ドビーは悪い子
- White Rabbit Entertainmen
- 2022年10月1日
- 読了時間: 2分
更新日:2023年2月13日

オレの高校は変わっていた。
毎回中間・期末テストが終わった後に特別授業と称して学年全員でどこかへ出かけるイベントが催された。
夜から早朝にかけ真っ暗な山の中を夜通し歩かされたり、何故か映画館でターミネーター4を見させられたり、やりたくもないボーリングに行かされたりした。サボると普通に欠席扱いになる。
そういった特別授業の中で2年の時にハイキング的なものがあったと思う。
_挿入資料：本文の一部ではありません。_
File: src/rtl/trace_packer.sv
// trace_packer: packs k-lane trace samples (k = 2**NTRACE_I) into WIDTH-bit
// words for a Logger, and streams logged words back out k lanes at a time.
//
// Ports
//   CLK_I, RST_I          clock, synchronous active-high reset
//   MODE_I, NTRACE_I      mode (00 trace, 01 r_stream, 10 w_stream,
//                         11 rw_stream) and lane-count select; latched only
//                         while RST_I=1
//   TRACE_I, TRIGGER_I    parallel sample input, trigger level
//   STORE_O, DATA_O       packed word offered to the Logger
//   STORE_PERM_I          Logger accepts the offered word
//   LOAD_REQUEST_O        request the next word for readout
//   LOAD_GRANT_I, DATA_I  requested word is valid on DATA_I
//   TRACE_O, TRACE_VALID_O streamed-out sample
//   TRG_EVENT_O, EVENT_POS_O first trigger seen and its bit position
//   TRG_DELAYED_I         delayed trigger from the Logger, stops capture
//   OVERFLOW_O            sticky; a completed word was dropped
//
// Capture FSM
//   state    | meaning
//   CAP_FILL | sampling one k-lane sample per cycle into the fill register
//   CAP_STOP | stopped by the delayed trigger; left only by reset
// Readout FSM
//   state    | meaning
//   RD_IDLE  | readout disabled for this mode
//   RD_REQ   | requesting a word from the Logger
//   RD_SHIFT | shifting the loaded word out k lanes per cycle
module trace_packer #(
  parameter int WIDTH       = 32,
  parameter int NTRACE_BITS = 2
) (
  input  logic                     CLK_I,
  input  logic                     RST_I,
  input  logic [1:0]               MODE_I,
  input  logic [NTRACE_BITS-1:0]   NTRACE_I,
  input  logic [7:0]               TRACE_I,
  input  logic                     TRIGGER_I,
  output logic [7:0]               TRACE_O,
  output logic                     TRACE_VALID_O,
  output logic                     STORE_O,
  output logic [WIDTH-1:0]         DATA_O,
  input  logic                     STORE_PERM_I,
  output logic                     LOAD_REQUEST_O,
  input  logic                     LOAD_GRANT_I,
  input  logic [WIDTH-1:0]         DATA_I,
  output logic                     TRG_EVENT_O,
  output logic [$clog2(WIDTH)-1:0] EVENT_POS_O,
  input  logic                     TRG_DELAYED_I,
  output logic                     OVERFLOW_O
);

  localparam int CW = $clog2(WIDTH);

  typedef enum logic {CAP_FILL, CAP_STOP} cap_e;
  typedef enum logic [1:0] {RD_IDLE, RD_REQ, RD_SHIFT} rd_e;

  logic [1:0]             mode_q;
  logic [NTRACE_BITS-1:0] ntrace_q;

  cap_e             cap_q, cap_d;
  rd_e              rd_q, rd_d;
  logic [CW-1:0]    cnt_q, cnt_d;
  logic [WIDTH-1:0] fill_q, fill_d;
  logic [WIDTH-1:0] sbuf_q, sbuf_d;
  logic             sfull_q, sfull_d;
  logic             ovf_q, ovf_d;
  logic             trg_q, trg_d;
  logic [CW-1:0]    pos_q, pos_d;
  logic [WIDTH-1:0] rdata_q, rdata_d;
  logic [CW-1:0]    rcnt_q, rcnt_d;

  logic [3:0]       k_val;
  logic [7:0]       lane_mask;
  logic [CW:0]      words_per;
  logic [CW-1:0]    cnt_max;
  logic [CW:0]      top_sh;
  logic [WIDTH-1:0] sample_ext;
  logic             trace_mode, cap_en, stop_now, sampling;

  // k lanes per sample; the last count of a word is WIDTH/k - 1.
  assign k_val      = 4'd1 << ntrace_q;
  assign lane_mask  = 8'((9'd1 << k_val) - 9'd1);
  assign words_per  = (CW+1)'(WIDTH) >> ntrace_q;
  assign cnt_max    = words_per[CW-1:0] - 1'b1;
  assign top_sh     = (CW+1)'(WIDTH) - (CW+1)'(k_val);
  assign sample_ext = WIDTH'(TRACE_I & lane_mask) << top_sh;

  assign trace_mode = (mode_q == 2'b00);
  assign cap_en     = (mode_q != 2'b01);
  assign stop_now   = cap_en && trace_mode && (cap_q == CAP_FILL) && TRG_DELAYED_I;
  assign sampling   = cap_en && (cap_q == CAP_FILL) && !stop_now;

  // Configuration is only taken while reset is held.
  always_ff @(posedge CLK_I) begin
    if (RST_I) begin
      mode_q   <= MODE_I;
      ntrace_q <= NTRACE_I;
    end
  end

  always_comb begin
    cap_d   = cap_q;
    rd_d    = rd_q;
    cnt_d   = cnt_q;
    fill_d  = fill_q;
    sbuf_d  = sbuf_q;
    sfull_d = sfull_q;
    ovf_d   = ovf_q;
    trg_d   = trg_q;
    pos_d   = pos_q;
    rdata_d = rdata_q;
    rcnt_d  = rcnt_q;

    if (sfull_q && STORE_PERM_I) begin
      sfull_d = 1'b0;
    end

    // Delayed trigger: drop the partial word; a pending store still drains.
    if (stop_now) begin
      cap_d  = CAP_STOP;
      cnt_d  = '0;
      fill_d = '0;
    end

    if (sampling) begin
      fill_d = (fill_q >> k_val) | sample_ext;
      if (trace_mode && TRIGGER_I && !trg_q) begin
        trg_d = 1'b1;
        pos_d = cnt_q << ntrace_q;
      end
      if (cnt_q == cnt_max) begin
        cnt_d = '0;
        // A word completing while the buffer is accepted this same cycle
        // takes the freed slot instead of overflowing.
        if (!sfull_q || STORE_PERM_I) begin
          sbuf_d  = fill_d;
          sfull_d = 1'b1;
        end else begin
          ovf_d = 1'b1;
        end
      end else begin
        cnt_d = cnt_q + 1'b1;
      end
    end

    case (rd_q)
      RD_REQ: begin
        if (LOAD_GRANT_I) begin
          rdata_d = DATA_I;
          rcnt_d  = '0;
          rd_d    = RD_SHIFT;
        end
      end
      RD_SHIFT: begin
        rdata_d = rdata_q >> k_val;
        if (rcnt_q == cnt_max) begin
          rd_d = RD_REQ;
        end else begin
          rcnt_d = rcnt_q + 1'b1;
        end
      end
      default: ;
    endcase
  end

  always_ff @(posedge CLK_I) begin
    if (RST_I) begin
      cap_q   <= CAP_FILL;
      rd_q    <= MODE_I[0] ? RD_REQ : RD_IDLE;
      cnt_q   <= '0;
      fill_q  <= '0;
      sbuf_q  <= '0;
      sfull_q <= 1'b0;
      ovf_q   <= 1'b0;
      trg_q   <= 1'b0;
      pos_q   <= '0;
      rdata_q <= '0;
      rcnt_q  <= '0;
    end else begin
      cap_q   <= cap_d;
      rd_q    <= rd_d;
      cnt_q   <= cnt_d;
      fill_q  <= fill_d;
      sbuf_q  <= sbuf_d;
      sfull_q <= sfull_d;
      ovf_q   <= ovf_d;
      trg_q   <= trg_d;
      pos_q   <= pos_d;
      rdata_q <= rdata_d;
      rcnt_q  <= rcnt_d;
    end
  end

  assign TRACE_VALID_O  = (rd_q == RD_SHIFT);
  assign TRACE_O        = (rd_q == RD_SHIFT) ? (rdata_q[7:0] & lane_mask) : 8'h00;
  // Request is held low while reset is asserted so every output reads 0
  // during reset; it rises in the first cycle after release.
  assign LOAD_REQUEST_O = (rd_q == RD_REQ) && !RST_I;
  assign STORE_O        = sfull_q;
  assign DATA_O         = sbuf_q;
  assign TRG_EVENT_O    = trg_q;
  assign EVENT_POS_O    = pos_q;
  assign OVERFLOW_O     = ovf_q;

endmodule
普段は校舎が別で顔を会わす事のない機械科や商業科のヤツらも一同に会した。
昼食の時間となり教師から弁当が支給される。
「おいドビー」
オレのクラスのヤンキーチックなヤツが小さいのに話しかけていた。どうやらその小柄な彼はドビーと呼ばれているらしい。
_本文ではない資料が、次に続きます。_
## src/rtl/vend_pkg.sv

```systemverilog
// rtl/vend_pkg.sv - shared coin codes and session state for the vending front end
package vend_pkg;

  localparam logic [1:0] COIN_NONE = 2'b00;
  localparam logic [1:0] COIN_HALF = 2'b01;
  localparam logic [1:0] COIN_ONE  = 2'b10;

  localparam int FIFO_DEPTH = 4;

  typedef enum logic [1:0] {
    IDLE    = 2'd0,
    COLLECT = 2'd1,
    FLUSH   = 2'd2
  } session_state_e;

endpackage

```

## src/rtl/debounce_sync.sv

```systemverilog
// rtl/debounce_sync.sv - 2-flop synchroniser, stability counter, rising-edge event
module debounce_sync #(
  parameter int DEBOUNCE_CYCLES = 4
) (
  input  logic clk,
  input  logic rst,
  input  logic raw_i,
  output logic rise_o
);

  localparam int CW = (DEBOUNCE_CYCLES > 1) ? $clog2(DEBOUNCE_CYCLES) : 1;
  localparam logic [CW-1:0] CNT_LAST = CW'(DEBOUNCE_CYCLES - 1);

  logic          sync1_q;
  logic          sync2_q;
  logic          level_q;
  logic          rise_q;
  logic [CW-1:0] cnt_q;

  // The event is raised on the same edge the level flips, so it lands one cycle earlier
  // than an edge detector on level_q would.
  always_ff @(posedge clk or negedge rst) begin
    if (!rst) begin
      sync1_q <= 1'b0;
      sync2_q <= 1'b0;
      level_q <= 1'b0;
      rise_q  <= 1'b0;
      cnt_q   <= '0;
    end else begin
      sync1_q <= raw_i;
      sync2_q <= sync1_q;
      rise_q  <= 1'b0;
      if (sync2_q == level_q) begin
        cnt_q <= '0;
      end else if (cnt_q == CNT_LAST) begin
        level_q <= sync2_q;
        cnt_q   <= '0;
        rise_q  <= sync2_q;
      end else begin
        cnt_q <= cnt_q + CW'(1);
      end
    end
  end

  assign rise_o = rise_q;

endmodule

```

## src/rtl/coin_intake.sv

```systemverilog
// rtl/coin_intake.sv - debounced coin/button intake with 4-entry coin FIFO and session timeout
module coin_intake
  import vend_pkg::*;
#(
  parameter int DEBOUNCE_CYCLES = 4,
  parameter int TIMEOUT_CYCLES  = 64
) (
  input  logic       clk,
  input  logic       rst,
  input  logic       coin_half_raw,
  input  logic       coin_one_raw,
  input  logic       star_raw,
  input  logic       straits_raw,
  input  logic       coin_ready,
  input  logic       dispense_done,
  output logic       coin_valid,
  output logic [1:0] coin_code,
  output logic       star_pb,
  output logic       straits_pb,
  output logic       reject,
  output logic [2:0] fifo_count
);

  localparam int TW = $clog2(TIMEOUT_CYCLES);
  localparam logic [TW-1:0] TMR_LAST = TW'(TIMEOUT_CYCLES - 1);

  logic half_ev, one_ev, star_ev, straits_ev;

  debounce_sync #(.DEBOUNCE_CYCLES(DEBOUNCE_CYCLES)) u_db_half (
    .clk(clk), .rst(rst), .raw_i(coin_half_raw), .rise_o(half_ev));
  debounce_sync #(.DEBOUNCE_CYCLES(DEBOUNCE_CYCLES)) u_db_one (
    .clk(clk), .rst(rst), .raw_i(coin_one_raw), .rise_o(one_ev));
  debounce_sync #(.DEBOUNCE_CYCLES(DEBOUNCE_CYCLES)) u_db_star (
    .clk(clk), .rst(rst), .raw_i(star_raw), .rise_o(star_ev));
  debounce_sync #(.DEBOUNCE_CYCLES(DEBOUNCE_CYCLES)) u_db_straits (
    .clk(clk), .rst(rst), .raw_i(straits_raw), .rise_o(straits_ev));

  logic [1:0]     mem_q [FIFO_DEPTH];
  logic [1:0]     wr_ptr_q, rd_ptr_q;
  logic [2:0]     count_q;
  session_state_e state_q;
  logic [TW-1:0]  tmr_q;
  logic           star_q, straits_q, reject_q;
  logic           pend_valid_q, pend_valid_d;
  logic [1:0]     pend_q, pend_d;

  logic       pop, space, push;
  logic       wr_req, tok_push, coin_acc, coin_drop;
  logic [1:0] wr_data;
  logic       coin_single, coin_both;
  logic [1:0] coin_val;

  assign coin_valid  = (count_q != 3'd0);
  assign coin_code   = coin_valid ? mem_q[rd_ptr_q] : COIN_NONE;
  assign pop         = coin_valid & coin_ready;
  assign space       = (count_q != 3'(FIFO_DEPTH)) | pop;
  assign coin_single = half_ev ^ one_ev;
  assign coin_both   = half_ev & one_ev;
  assign coin_val    = half_ev ? COIN_HALF : COIN_ONE;
  assign push        = wr_req & space;

  // The FIFO has a single write port: the abort token and a coin held back by it take
  // priority over a fresh coin event.
  always_comb begin
    wr_req       = 1'b0;
    wr_data      = COIN_NONE;
    tok_push     = 1'b0;
    coin_acc     = 1'b0;
    coin_drop    = 1'b0;
    pend_valid_d = 1'b0;
    pend_d       = pend_q;
    if (state_q == FLUSH) begin
      if (space) begin
        wr_req   = 1'b1;
        tok_push = 1'b1;
        if (coin_single) begin
          pend_valid_d = 1'b1;
          pend_d       = coin_val;
        end
      end else begin
        coin_drop = coin_single;
      end
    end else if (pend_valid_q) begin
      wr_req    = 1'b1;
      wr_data   = pend_q;
      coin_acc  = space;
      coin_drop = ~space | coin_single;
    end else begin
      wr_req    = coin_single;
      wr_data   = coin_val;
      coin_acc  = coin_single & space;
      coin_drop = coin_single & ~space;
    end
  end

  always_ff @(posedge clk or negedge rst) begin
    if (!rst) begin
      for (int i = 0; i < FIFO_DEPTH; i++) mem_q[i] <= COIN_NONE;
      wr_ptr_q <= '0;
      rd_ptr_q <= '0;
      count_q  <= '0;
    end else begin
      if (push) begin
        mem_q[wr_ptr_q] <= wr_data;
        wr_ptr_q        <= wr_ptr_q + 2'd1;
      end
      if (pop) rd_ptr_q <= rd_ptr_q + 2'd1;
      if (push && !pop)      count_q <= count_q + 3'd1;
      else if (pop && !push) count_q <= count_q - 3'd1;
    end
  end

  always_ff @(posedge clk or negedge rst) begin
    if (!rst) begin
      state_q      <= IDLE;
      tmr_q        <= '0;
      star_q       <= 1'b0;
      straits_q    <= 1'b0;
      reject_q     <= 1'b0;
      pend_valid_q <= 1'b0;
      pend_q       <= COIN_NONE;
    end else begin
      reject_q     <= coin_both | coin_drop;
      pend_valid_q <= pend_valid_d;
      pend_q       <= pend_d;

      case (state_q)
        IDLE: begin
          tmr_q <= '0;
          if (coin_acc) state_q <= COLLECT;
        end
        COLLECT: begin
          if (dispense_done) begin
            state_q <= IDLE;
            tmr_q   <= '0;
          end else if (coin_acc) begin
            tmr_q <= '0;
          end else if (tmr_q == TMR_LAST) begin
            state_q <= FLUSH;
          end else begin
            tmr_q <= tmr_q + TW'(1);
          end
        end
        FLUSH: begin
          if (tok_push) begin
            tmr_q   <= '0;
            state_q <= pend_valid_d ? COLLECT : IDLE;
          end
        end
        default: begin
          state_q <= IDLE;
          tmr_q   <= '0;
        end
      endcase

      if (dispense_done || tok_push) begin
        star_q    <= 1'b0;
        straits_q <= 1'b0;
      end else if (!star_q && !straits_q) begin
        if (star_ev)         star_q    <= 1'b1;
        else if (straits_ev) straits_q <= 1'b1;
      end
    end
  end

  assign star_pb    = star_q;
  assign straits_pb = straits_q;
  assign reject     = reject_q;
  assign fifo_count = count_q;

endmodule
```

## config.mk

```make
export PLATFORM = sky130hd
export DESIGN_NAME = coin_intake
export DESIGN_NICKNAME = d
export VERILOG_FILES = /design/src/rtl/vend_pkg.sv /design/src/rtl/debounce_sync.sv /design/src/rtl/coin_intake.sv
export SDC_FILE = /design/constraint.sdc
export NUM_CORES = 1
export LEC_CHECK = 0
export BUFFER_PORTS_ARGS = -buffer_cell sky130_fd_sc_hd__buf_2
export CORE_MARGIN = 2
export CORE_UTILIZATION = 56
export DETAILED_ROUTE_END_ITERATION = 10
export GPL_TIMING_DRIVEN = 1
export MAX_ROUTING_LAYER = met4
export PLACE_DENSITY = 0.81
export SYNTH_ARGS = -nofsm -noshare
export SYNTH_HDL_FRONTEND = slang
export SYNTH_SLANG_ARGS = --single-unit
```

## constraint.sdc

```tcl
create_clock -name clk -period 2.9 [get_ports clk]
set_input_delay 0.87 -clock clk [delete_from_list [all_inputs] [get_ports clk]]
set_output_delay 0.87 -clock clk [all_outputs]
set_load 0.005 [all_outputs]
```

[Word level (Yosys, flattened, before mapping)]
Index checks and enable logic that the tools add are counted.
Word-level totals
  register bits after elaboration: 53
  word-level logic and storage cells: 163
Cells by class
  add/sub/neg operators: 9
  $lt $le $gt $ge: 3
  equality and inequality tests: 18
  mux-type cells: 59
  bitwise gates (word level): 16
  reduce and logical (&&, ||, !) cells: 24
Operator list (number)
  2-to-1 mux 2 bit: 20
  2-to-1 mux 1 bit: 28
  2-to-1 mux 6 bit: 4
  adder 2 x 1 -> 2 bit, second input constant: 6
  one-hot mux 6 bit (2 select lines): 1
  AND reduction 2 bit: 6
  == test 2 bit, second input constant: 5
  inequality test 3 bit, second input constant: 3
  bitwise mux 8 bit: 1
  nonzero test 2 bit: 4
  adder 6 x 1 -> 6 bit, second input constant: 1
  == test 6 bit, second input constant: 1
  >= comparator 3 bit, second input constant: 2
  2-to-1 mux 3 bit: 2
  inequality test 2 bit, second input constant: 3
  inverter 2 -> 3 bit: 2
  one-hot mux 2 bit (3 select lines): 1
  AND reduction 3 bit: 2
  AND 1 bit: 5
  inverter 1 bit: 5
  binary-select mux 2 bit (select 2 bit): 1
  demux 2 bit (select 2 bit): 1
  == test 1 bit: 4
  logical AND 1 bit: 4
  other kinds (12): 17

[Logic depth before layout (Yosys ltp)]
  depth in word-level cells: 10
  gate-level depth with buffers: 9
  gate-level depth less buffers: 9

[Cells and area by module]
Synthesis repeated with hierarchy kept, for this count alone.
Unflattened totals
  cell total of the unflattened synthesis: 176
  area total of the unflattened synthesis: 2326.0 µm²
Modules (own cells, without submodules)
  coin_intake: times used 1, cells an instance 128, area an instance 1490.2 µm²
  debounce_sync: times used 4, cells an instance 12, area an instance 209.0 µm²

[Worst setup path after synthesis]
OpenSTA, ideal clock, no wires.
  kind: input-to-reg
  start: in coin_ready
  end: reg count_q[1], in the netlist fifo_count[1]
  arrival: 2.409 ns
  data required time: 2.775 ns
  path slack: 0.367 ns
  cell stages on the path: 6
  buffers on the path: 0
  path through: nor4b_4 > a21oi_2 > ha_1 > inv_1 > fa_1 > mux2_2
Between the ends
  word-level cells in the longest chain between the ends: 8
RTL lines
  start, declared: line coin_intake.sv:14  | input logic coin_ready,
  AND 1 bit *: line coin_intake.sv:55  | assign pop = coin_valid & coin_ready;
  OR 1 bit *: line coin_intake.sv:56  | assign space = (count_q != 3'(FIFO_DEPTH)) | pop;
  2-to-1 mux 1 bit: line coin_intake.sv:73  | if (space) begin
  2-to-1 mux 1 bit: line coin_intake.sv:72  | if (state_q == FLUSH) begin
  AND 1 bit *: line coin_intake.sv:60  | assign push = wr_req & space;
  via push: line coin_intake.sv:47  | logic pop, space, push;
  logical NOT 1 bit: line coin_intake.sv:109  | else if (pop && !push) count_q <= count_q - 3'd1;
  logical AND 1 bit: line coin_intake.sv:109
  nonzero test 2 bit (no source line)
  end signal, assigned: line coin_intake.sv:108  | if (push && !pop) count_q <= count_q + 3'd1;
  end signal, assigned: line coin_intake.sv:109
  end, declared: line coin_intake.sv:40  | logic [2:0] count_q;
The timed path passes the listed nets; every way through them passes the cells marked *.
A chain may end at the register's enable or synchronous reset.

[Worst setup path after layout]
  start: reg count_q[1], in the netlist fifo_count[1]
  end: out coin_code[1]
Between the ends
  word-level cells in the longest chain between the ends: 2
RTL lines
  nonzero test 3 bit: line coin_intake.sv:53  | assign coin_valid = (count_q != 3'd0);
  2-to-1 mux 2 bit: line coin_intake.sv:54  | assign coin_code = coin_valid ? mem_q[rd_ptr_q] : COIN_NONE;
  end, declared: line coin_intake.sv:17  | output logic [1:0] coin_code,
No other way between the ends.

==> results summary <==
The flow ran to the end, and the final reports show no timing, DRC or antenna violations. The number of placed instances, taps included, is 245. The setup-violating endpoint count in the final report came out at 0. The cell count after synthesis came out at 178. The number of non-filler instances in the completed layout is 253. The met3 wire length is 155 um. The switching share of total power came out at 0.312. The maximum cell stage delay along the critical path is 0.55 ns. Across all setup checks in the final design, the least slack found is 0.410 ns. The mean number of vias per cell is 5.55. The number of hold violations in the final report is 0. Along the worst path, the maximum fanout reaches 5. In this run the most critical hold path is launched from u_db_half.sync1_q. The die outline height is 68.0 um. The total setup buffers inserted after CTS is 0.

The via count came out at between 1000 and 1500. The final design instance area without fill came out at 2530 sq um. The via count of the first global-routing pass is about 1400.

The count of instances resized after the clock tree is built came out at 0. The critical path launch point is fifo_count[1]. The area of placed instances came out at 2450 sq um. The worst setup path is launched from a flip-flop. The number of max-cap violations came out at 0. In this run the deepest clock path goes through 2 buffers. The clock period minus worst slack came out at 2.49 ns. The final count of pins violating max slew is 0.

The number of remaining DRC errors came out at 0. The final worst clock skew is 0.00891 ns. The final critical-path share of the clock period came out at 0.859. The total standard cell area after synthesis came out at 2290 sq um. The number of rows created at floorplan came out at 23. The die boundary width came out at around 68 um. Measured in cells, the most critical reg-to-reg path has a length of 9. The placeable core area came out at 3970 sq um. The initial antenna violation count came out at 0. The area fraction of the dominant cell type after synthesis is 0.579.

From synthesis to final layout, the design area changed by 10.6%. Entering global routing, the biggest net connects 41 pins. The sequential fraction of the synthesis area is 0.579. For this block, wires on met1 add up to 1.54 mm.

The Yosys warning count came out at 0. The later pin in the worst-skew pair is clocked with a latency of between 0.3 and 0.4 ns. Setup repair after global routing left no endpoint under its margin. The initial cell density of the core came out at 0.577.

The tightest min-delay check is of the reg -> reg type. The clock-pin slew reported for the worst setup and hold paths after clock tree synthesis is 0.09 ns. The routed length per placed instance is around 15 um. The biggest area consumer among synthesized cells is sky130_fd_sc_hd__dfrtp_1. In this run, CTS created clock tree buffers numbering 5. The HPWL after detailed placement came out at 2.85 mm.

The signal on the critical path passes through or3_2 > and2_1 > buf_2. Sorting the synthesized cells by area gives the leading types as sky130_fd_sc_hd__dfrtp_1, sky130_fd_sc_hd__mux2_2, sky130_fd_sc_hd__ha_1. The wire length on met2 came out at between 1.5 and 2 mm.

On the critical path, the stage with the largest delay is an instance of sky130_fd_sc_hd__or3_2. The headroom to the max-slew limit is 0.431. The wire length of the first global-routing pass is around 6.5 mm. The floorplan die area came out at 4620 sq um.

The register-to-register path setup slack came out at 0.45 ns. The I/O pin count came out at 17. The count of routing violations after the opening detailed-route iteration came out at approximately 110. After synthesis, the share of flip-flops with an asynchronous set or reset is 1.00.

The library cell used as clock root buffer is sky130_fd_sc_hd__clkbuf_8. Input and output buffers added on the ports amount to 16. The number of flops mapped to enable cells by yosys is 0. Routed signal wires occupy layers up through met4.

The TritonCTS clock tree is yes. By startpoint and endpoint, the worst setup path is classified as reg -> out. The beginning of the worst register-to-register path is u_db_half.rise_o.

The most used flip-flop cell after synthesis is sky130_fd_sc_hd__dfrtp_1. For this run, the detailed router's first-pass iteration total came to 4. The total routed wirelength came out at 3.74 mm. The capture instance of the worst register-to-register path is fifo_count[2]. The number of nets with antenna violations after detailed routing came out at 0. The final estimated routing congestion in global placement came out at about 0.76. The share of power burned in the clock network came out at 0.199. The maximum clock frequency came out at 402 MHz. The data required time at the worst endpoint is 2.03 ns. The power density normalized to cell area came out at between 800 and 900 nW/um^2.

The most frequently used cell type in the post-synthesis netlist is sky130_fd_sc_hd__dfrtp_1. The mean instance size in the synthesized netlist is 12.9 sq um. The portion of total power attributed to sequential cells is 0.530. The total nets after synthesis came out at 198.

The overall power is 2030 uW. The worst vdd rail ir drop came out at 0.423 mV. The timing endpoint of the critical path is coin_code[1]. The internal power came out at 1400 uW.

The number of clock sinks is 53. The number of storage elements in the synthesis netlist came out at 53. The analysis attributes to net switching a power of 633 uW. The analysis attributes to cell leakage a power of 0.00122 uW. The combinational share of power is 0.270. The commonest cells after synthesis are sky130_fd_sc_hd__dfrtp_1, sky130_fd_sc_hd__mux2_2, sky130_fd_sc_hd__a21oi_1, sky130_fd_sc_hd__ha_1, sky130_fd_sc_hd__nand2_1. In the final timing run, aggregate negative setup slack is 0 ns. The quantity of hold-fixing buffers added after cts came out at 0. The combined global-route utilization of all metal layers came out at 0.201.

The net count of the finished layout is around 220. The level count of the clock H-tree came out at 2. 0 antenna diodes ended up in the layout.

The remaining global-route overflow is 0. The post-placement worst setup slack is slightly below 0.3 ns. The measured slew at the worst slew-check pin came out at between 0.8 and 0.9 ns. The count of unique library cells instantiated by Yosys came out at 38. The worst setup path is captured at a primary output. The arrival time of data at the critical path endpoint is 1.62 ns. The layout cell share with drive strength beyond 1 came out at 0.241.
[worst max-delay path: cells and delay by family, from the launching register on]
family,cells,cell delay (ns)
AND/OR/NAND/NOR,2,0.71
flip-flops,1,0.47
buffers and inverters,1,0.12
[placed cells by master (no fill, tap or decap), types with 3 or more instances in the layout]
cell type and n:
sky130_fd_sc_hd__and3b_1 4, sky130_fd_sc_hd__nor2_1 9, sky130_fd_sc_hd__nor2b_1 5, sky130_fd_sc_hd__clkbuf_8 5, sky130_fd_sc_hd__nor3_1 6, sky130_fd_sc_hd__a21oi_1 12, sky130_fd_sc_hd__inv_1 7, sky130_fd_sc_hd__nand2_1 11
sky130_fd_sc_hd__xnor2_1 8, sky130_fd_sc_hd__o21ai_0 3, sky130_fd_sc_hd__ha_1 11, sky130_fd_sc_hd__nand3_1 3, sky130_fd_sc_hd__buf_2 16, sky130_fd_sc_hd__dfrtp_1 53, sky130_fd_sc_hd__buf_4 3, sky130_fd_sc_hd__mux2_2 15
[cell families (layout without fill, tap and decap cells)]
family | count (synthesis) | in the layout | synth area share
flip-flops | 53 | 53 | 0.579
multiplexers | 18 | 18 | 0.0978
AND/OR/NAND/NOR | 50 | 50 | 0.128
adder cells (fa/ha/maj) | 12 | 12 | 0.0688
AO/OA/AOI/OAI | 26 | 26 | 0.0726
buffers and inverters | 9 | 34 | 0.0153
XOR/XNOR | 10 | 10 | 0.0382
[state kept, by name (all words and copies together) (netlist names), 2 cells and up]
name	count
fifo_count	3
u_db_star.cnt_q	2
u_db_one.cnt_q	2
wr_ptr_q	2
pend_q	2
mem_q	8
u_db_half.cnt_q	2
rd_ptr_q	2
u_db_straits.cnt_q	2
state_q	2
tmr_q	6
[layer usage]
layer | up-vias | GRT usage
met5 | - | -
li1 | 668 | -
met3 | 11 | 0.0592
met2 | 28 | 0.336
met1 | 697 | 0.221
met4 | 0 | 0.0925
[worst min-delay path by stage]
stage                              endpoint  slack, ns  cells after the start
after floorplan           u_db_half.sync2_q       0.33                      0
after global placement    u_db_half.sync2_q       0.33                      0
after detailed placement  u_db_star.sync2_q       0.34                      0
after CTS                 u_db_half.sync2_q       0.36                      0
after global routing      u_db_star.sync2_q       0.36                      0
final                     u_db_half.sync2_q       0.35                      0
[stage by stage]
stage               hold WS, ns   util
finish                    0.353  0.638
detailed placement        0.336  0.616
global route              0.358  0.638
CTS                       0.356  0.638
global placement          0.334  0.616
floorplan                 0.331      -
[final cells by class]
class | count | area (sq um)
Clock buffer | 6 | 72.6
Clock inverter | 2 | 15.0
Fill cell | 299 | 1440
Inverter | 7 | 26.3
Multi-Input combinational cell | 116 | 930
Sequential cell | 53 | 1330
Tap cell | 50 | 62.6
Timing Repair Buffer | 19 | 103
[power groups by stage]
stage | Clock (uW) | Combinational (uW) | Sequential (uW)
4_1_cts | 420 | 560 | 1080
5_1_grt | 450 | 622 | 1100
2_1_floorplan | 0 | 405 | 1050
3_3_place_gp | 0 | 511 | 1070
3_5_place_dp | 0 | 555 | 1090
6_report | 405 | 548 | 1080
Power figures use the tool's default switching activity.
オレはそいつの事をこれまで見た事がないし、ドビーと呼ばれていた事も知らない。しかしその小さく手足のか細い捕らえられた宇宙人の様なみすぼらしさ漂うフォルムから彼をドビーと表現する事が妥当であり何故ドビーと呼ばれているのか、一瞬に理解出来る程に正に彼はドビーな見た目をしていた。
その後ヤンキーとその仲間数人はドビーに対し「ドビーは悪い子ッっ!!」「ドビーは悪い子ッっ!!」とハリーポッターと秘密の部屋のあのシーンをドビーの目の前で本格的にやり始めた。
オレはそんな場面を目の前で見ていたが笑うのも悪い気がしたので気づいてない風に無表情を装っていた。しかし内心誰が付けたのか分からない適格すぎるそのネーミングセンス、本人を目の前にして気兼ねなくそんな事が出来るヤンキーの配慮の欠片すらの無さにちょっぴり感心していた。
確かその後オレはその辺に座って弁当を1人で食おうとしていたか既に食っていたと思う。そこへ散々イジられた後のドビーがやって来た。オレは紳士なので別にバカにする風でもなく至って普通にドビーと会話をして飯を食っていたのだが、何も言わないなれど心の中で「お前みたいなヤツといるとオレのランクが下がるから向こうに行けよ」と密かに思っていたのである。ヤンキーも嫌いであったがこういう負け犬的なヤツに懐かれるのも御免被りたかった。
ドビーは弁当を食べるスピードがもの凄く遅かった、おまけに小食で昼食タイムに普通サイズの弁当を全て平らげる事すら出来てなかったと思う。何でそんな華奢な体になるのか理由が分かった気がした。
何れにせよドビーなんてアダ名を付けられるという事態は本当に最悪だなと思った。